=== DATASET EXTRACT ===

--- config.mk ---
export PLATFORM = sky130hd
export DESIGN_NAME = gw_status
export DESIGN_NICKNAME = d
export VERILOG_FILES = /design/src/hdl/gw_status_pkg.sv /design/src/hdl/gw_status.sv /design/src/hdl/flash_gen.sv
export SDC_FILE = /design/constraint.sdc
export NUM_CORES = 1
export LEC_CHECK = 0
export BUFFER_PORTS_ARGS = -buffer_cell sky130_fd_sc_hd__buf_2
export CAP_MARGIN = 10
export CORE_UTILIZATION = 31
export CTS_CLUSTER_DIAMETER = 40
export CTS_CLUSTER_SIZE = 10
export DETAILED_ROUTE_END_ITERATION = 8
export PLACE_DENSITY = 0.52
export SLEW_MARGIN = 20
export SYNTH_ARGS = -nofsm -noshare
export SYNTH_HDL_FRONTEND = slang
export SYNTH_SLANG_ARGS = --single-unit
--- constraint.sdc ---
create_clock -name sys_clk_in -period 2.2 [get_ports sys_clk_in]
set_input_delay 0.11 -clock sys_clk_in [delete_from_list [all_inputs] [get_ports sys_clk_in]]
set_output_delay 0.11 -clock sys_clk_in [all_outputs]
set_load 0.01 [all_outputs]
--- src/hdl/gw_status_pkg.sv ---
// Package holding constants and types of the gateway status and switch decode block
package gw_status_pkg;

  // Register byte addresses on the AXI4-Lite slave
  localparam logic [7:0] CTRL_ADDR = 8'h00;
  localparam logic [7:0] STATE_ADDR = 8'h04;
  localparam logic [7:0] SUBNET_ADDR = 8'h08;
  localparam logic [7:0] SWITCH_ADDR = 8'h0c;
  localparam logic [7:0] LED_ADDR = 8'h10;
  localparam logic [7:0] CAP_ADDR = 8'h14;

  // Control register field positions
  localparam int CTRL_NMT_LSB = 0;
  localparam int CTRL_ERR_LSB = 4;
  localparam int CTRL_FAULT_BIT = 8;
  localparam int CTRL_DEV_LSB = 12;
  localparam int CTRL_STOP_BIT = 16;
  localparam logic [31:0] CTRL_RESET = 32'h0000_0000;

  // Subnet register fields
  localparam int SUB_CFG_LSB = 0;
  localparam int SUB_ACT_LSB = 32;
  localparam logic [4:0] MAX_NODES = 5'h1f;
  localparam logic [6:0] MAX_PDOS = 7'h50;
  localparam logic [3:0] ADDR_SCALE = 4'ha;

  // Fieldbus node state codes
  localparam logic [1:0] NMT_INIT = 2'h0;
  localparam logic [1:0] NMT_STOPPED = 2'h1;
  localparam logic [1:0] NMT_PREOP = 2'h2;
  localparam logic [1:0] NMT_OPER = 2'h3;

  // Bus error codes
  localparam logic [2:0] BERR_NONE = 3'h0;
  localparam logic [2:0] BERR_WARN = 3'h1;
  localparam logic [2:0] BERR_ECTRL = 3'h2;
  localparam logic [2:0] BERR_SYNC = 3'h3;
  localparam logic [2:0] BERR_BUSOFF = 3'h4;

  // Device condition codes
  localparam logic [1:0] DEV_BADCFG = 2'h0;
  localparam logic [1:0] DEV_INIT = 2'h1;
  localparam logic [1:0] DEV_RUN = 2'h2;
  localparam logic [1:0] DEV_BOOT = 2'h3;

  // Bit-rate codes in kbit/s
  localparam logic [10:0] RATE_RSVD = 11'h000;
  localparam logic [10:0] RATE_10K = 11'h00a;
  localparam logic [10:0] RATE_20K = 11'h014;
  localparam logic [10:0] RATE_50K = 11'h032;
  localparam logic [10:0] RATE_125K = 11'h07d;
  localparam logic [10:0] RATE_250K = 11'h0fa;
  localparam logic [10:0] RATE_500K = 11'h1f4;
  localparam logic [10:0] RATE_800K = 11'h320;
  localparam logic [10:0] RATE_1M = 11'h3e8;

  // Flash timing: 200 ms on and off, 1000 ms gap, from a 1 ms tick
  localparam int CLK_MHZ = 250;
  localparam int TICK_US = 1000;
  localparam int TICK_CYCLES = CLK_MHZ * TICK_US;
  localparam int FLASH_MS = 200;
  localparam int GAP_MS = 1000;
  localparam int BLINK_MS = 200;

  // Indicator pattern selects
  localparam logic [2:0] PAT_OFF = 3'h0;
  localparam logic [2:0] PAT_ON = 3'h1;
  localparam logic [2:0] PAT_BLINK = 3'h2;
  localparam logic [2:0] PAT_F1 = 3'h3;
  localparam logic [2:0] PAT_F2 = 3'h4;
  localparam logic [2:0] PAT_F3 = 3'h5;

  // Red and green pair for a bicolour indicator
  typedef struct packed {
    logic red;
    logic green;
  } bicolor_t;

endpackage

===
=== DATASET EXTRACT ===

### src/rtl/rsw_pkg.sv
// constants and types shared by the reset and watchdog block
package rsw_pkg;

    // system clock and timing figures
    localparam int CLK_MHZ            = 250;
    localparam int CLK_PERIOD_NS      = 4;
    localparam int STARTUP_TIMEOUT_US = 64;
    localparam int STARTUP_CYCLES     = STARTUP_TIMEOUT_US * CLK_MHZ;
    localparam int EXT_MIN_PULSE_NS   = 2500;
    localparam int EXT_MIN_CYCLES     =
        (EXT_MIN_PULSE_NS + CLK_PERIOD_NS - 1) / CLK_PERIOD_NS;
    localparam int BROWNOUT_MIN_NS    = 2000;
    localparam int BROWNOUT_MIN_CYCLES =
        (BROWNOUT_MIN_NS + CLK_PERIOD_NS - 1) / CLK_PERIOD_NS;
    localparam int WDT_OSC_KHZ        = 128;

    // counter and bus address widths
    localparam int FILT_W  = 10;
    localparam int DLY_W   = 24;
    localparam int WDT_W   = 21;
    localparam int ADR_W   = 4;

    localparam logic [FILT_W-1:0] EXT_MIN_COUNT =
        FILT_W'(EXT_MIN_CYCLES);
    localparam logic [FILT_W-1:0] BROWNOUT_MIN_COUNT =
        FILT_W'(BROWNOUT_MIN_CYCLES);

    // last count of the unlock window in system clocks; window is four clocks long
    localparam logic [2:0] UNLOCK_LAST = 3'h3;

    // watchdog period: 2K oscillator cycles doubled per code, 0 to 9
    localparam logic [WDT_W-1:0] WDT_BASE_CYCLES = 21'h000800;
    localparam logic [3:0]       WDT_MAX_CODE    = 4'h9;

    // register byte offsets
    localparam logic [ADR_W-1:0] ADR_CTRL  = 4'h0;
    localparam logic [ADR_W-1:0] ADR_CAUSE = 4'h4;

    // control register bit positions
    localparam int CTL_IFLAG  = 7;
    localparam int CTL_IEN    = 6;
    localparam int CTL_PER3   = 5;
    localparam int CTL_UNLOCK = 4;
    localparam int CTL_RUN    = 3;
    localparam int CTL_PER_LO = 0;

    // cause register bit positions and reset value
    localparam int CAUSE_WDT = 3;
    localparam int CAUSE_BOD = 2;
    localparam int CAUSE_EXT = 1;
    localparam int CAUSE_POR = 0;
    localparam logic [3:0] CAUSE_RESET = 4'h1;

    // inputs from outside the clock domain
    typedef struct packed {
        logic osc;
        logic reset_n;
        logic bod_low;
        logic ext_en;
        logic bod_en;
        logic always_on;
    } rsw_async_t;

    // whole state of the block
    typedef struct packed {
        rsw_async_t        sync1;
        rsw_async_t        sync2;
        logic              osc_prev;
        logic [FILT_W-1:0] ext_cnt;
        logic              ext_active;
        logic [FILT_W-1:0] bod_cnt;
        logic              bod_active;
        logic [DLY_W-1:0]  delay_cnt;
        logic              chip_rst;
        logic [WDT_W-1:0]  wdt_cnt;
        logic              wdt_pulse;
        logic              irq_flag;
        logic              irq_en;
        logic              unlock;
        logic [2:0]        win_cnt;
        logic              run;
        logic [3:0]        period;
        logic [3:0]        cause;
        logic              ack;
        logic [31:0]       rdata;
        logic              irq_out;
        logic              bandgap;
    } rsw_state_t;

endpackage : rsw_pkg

===

ABOUT THIS TASK - Set down again, word for word, the stretch of records from the line with "set_output_delay 0.11 -clock" to the line with "package gw_status_pkg;", both of those lines included.

REPLY TO THE TASK -
set_output_delay 0.11 -clock sys_clk_in [all_outputs]
set_load 0.01 [all_outputs]
--- src/hdl/gw_status_pkg.sv ---
// Package holding constants and types of the gateway status and switch decode block
package gw_status_pkg;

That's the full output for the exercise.